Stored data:
* * *

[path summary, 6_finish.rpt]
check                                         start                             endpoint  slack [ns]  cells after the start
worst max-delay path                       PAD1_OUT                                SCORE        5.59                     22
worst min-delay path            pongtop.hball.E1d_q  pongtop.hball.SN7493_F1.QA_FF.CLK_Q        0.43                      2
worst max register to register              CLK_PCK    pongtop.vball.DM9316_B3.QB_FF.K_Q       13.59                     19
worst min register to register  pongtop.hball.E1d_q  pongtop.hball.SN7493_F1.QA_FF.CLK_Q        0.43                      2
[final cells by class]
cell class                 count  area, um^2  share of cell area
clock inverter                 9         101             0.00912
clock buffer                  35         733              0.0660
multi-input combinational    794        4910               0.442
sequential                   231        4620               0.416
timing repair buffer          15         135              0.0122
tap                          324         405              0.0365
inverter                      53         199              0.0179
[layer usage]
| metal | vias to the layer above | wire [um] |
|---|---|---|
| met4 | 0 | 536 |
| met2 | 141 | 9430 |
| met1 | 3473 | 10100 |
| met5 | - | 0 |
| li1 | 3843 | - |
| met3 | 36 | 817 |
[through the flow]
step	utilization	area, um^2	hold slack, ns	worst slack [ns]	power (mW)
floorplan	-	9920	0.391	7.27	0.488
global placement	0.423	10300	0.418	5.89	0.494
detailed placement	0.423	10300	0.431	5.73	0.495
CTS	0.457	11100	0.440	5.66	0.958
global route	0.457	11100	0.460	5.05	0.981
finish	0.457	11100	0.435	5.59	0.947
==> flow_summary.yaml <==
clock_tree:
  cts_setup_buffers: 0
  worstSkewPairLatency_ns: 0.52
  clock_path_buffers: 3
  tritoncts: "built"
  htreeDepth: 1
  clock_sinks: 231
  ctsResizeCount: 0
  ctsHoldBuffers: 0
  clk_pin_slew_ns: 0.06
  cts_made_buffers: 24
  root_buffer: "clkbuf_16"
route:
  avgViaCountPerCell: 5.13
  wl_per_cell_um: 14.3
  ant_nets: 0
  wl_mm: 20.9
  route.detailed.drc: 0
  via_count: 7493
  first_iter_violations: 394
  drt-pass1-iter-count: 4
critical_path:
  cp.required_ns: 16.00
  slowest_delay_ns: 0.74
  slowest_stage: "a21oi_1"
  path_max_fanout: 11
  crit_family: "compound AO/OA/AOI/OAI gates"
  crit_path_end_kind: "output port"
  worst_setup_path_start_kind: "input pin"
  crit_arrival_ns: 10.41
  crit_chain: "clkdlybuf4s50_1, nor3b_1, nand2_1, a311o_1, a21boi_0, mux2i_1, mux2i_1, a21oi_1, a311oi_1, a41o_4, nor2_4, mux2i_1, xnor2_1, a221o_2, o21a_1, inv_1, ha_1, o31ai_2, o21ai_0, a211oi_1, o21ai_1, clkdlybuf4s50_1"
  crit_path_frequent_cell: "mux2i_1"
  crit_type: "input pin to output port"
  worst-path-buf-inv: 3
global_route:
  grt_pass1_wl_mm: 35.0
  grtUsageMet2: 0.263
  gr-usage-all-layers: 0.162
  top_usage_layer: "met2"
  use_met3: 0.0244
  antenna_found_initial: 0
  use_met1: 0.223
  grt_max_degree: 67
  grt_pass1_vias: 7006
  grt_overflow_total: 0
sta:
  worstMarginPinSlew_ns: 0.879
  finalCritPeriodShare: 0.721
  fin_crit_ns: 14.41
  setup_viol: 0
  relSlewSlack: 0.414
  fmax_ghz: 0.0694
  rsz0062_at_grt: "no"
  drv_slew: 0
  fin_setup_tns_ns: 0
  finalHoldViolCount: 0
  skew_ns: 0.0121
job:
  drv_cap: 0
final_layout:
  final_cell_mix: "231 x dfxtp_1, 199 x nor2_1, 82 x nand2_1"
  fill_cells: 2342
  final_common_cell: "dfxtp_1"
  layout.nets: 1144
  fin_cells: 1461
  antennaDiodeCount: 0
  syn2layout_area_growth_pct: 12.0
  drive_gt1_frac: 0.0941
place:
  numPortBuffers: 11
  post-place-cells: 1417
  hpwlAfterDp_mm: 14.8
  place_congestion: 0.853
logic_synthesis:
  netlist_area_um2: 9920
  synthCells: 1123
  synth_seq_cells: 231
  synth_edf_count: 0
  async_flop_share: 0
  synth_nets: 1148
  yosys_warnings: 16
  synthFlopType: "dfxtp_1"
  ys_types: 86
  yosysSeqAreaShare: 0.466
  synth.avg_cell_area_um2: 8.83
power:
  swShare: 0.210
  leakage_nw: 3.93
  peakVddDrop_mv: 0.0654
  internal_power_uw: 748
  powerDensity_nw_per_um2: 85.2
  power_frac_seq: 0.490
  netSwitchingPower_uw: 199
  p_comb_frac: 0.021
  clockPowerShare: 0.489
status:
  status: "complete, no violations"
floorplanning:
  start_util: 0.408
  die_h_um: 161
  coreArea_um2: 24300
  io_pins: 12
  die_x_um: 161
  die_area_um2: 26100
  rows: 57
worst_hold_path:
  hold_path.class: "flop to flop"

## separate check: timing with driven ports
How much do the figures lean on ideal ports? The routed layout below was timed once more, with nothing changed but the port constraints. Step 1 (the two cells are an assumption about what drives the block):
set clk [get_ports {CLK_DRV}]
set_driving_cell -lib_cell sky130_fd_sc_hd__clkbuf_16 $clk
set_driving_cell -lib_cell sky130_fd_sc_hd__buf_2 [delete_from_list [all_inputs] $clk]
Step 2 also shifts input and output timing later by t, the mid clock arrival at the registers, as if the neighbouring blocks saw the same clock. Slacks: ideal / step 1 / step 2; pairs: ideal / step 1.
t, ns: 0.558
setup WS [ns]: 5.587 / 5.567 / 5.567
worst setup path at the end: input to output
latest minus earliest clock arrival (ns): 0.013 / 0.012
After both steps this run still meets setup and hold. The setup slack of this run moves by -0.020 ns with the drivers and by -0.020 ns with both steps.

* * *

(TASK ITEM) The answer should consist only of the number of lines above in which "status" appears.

(SOLUTION TO THE PROBLEM) 2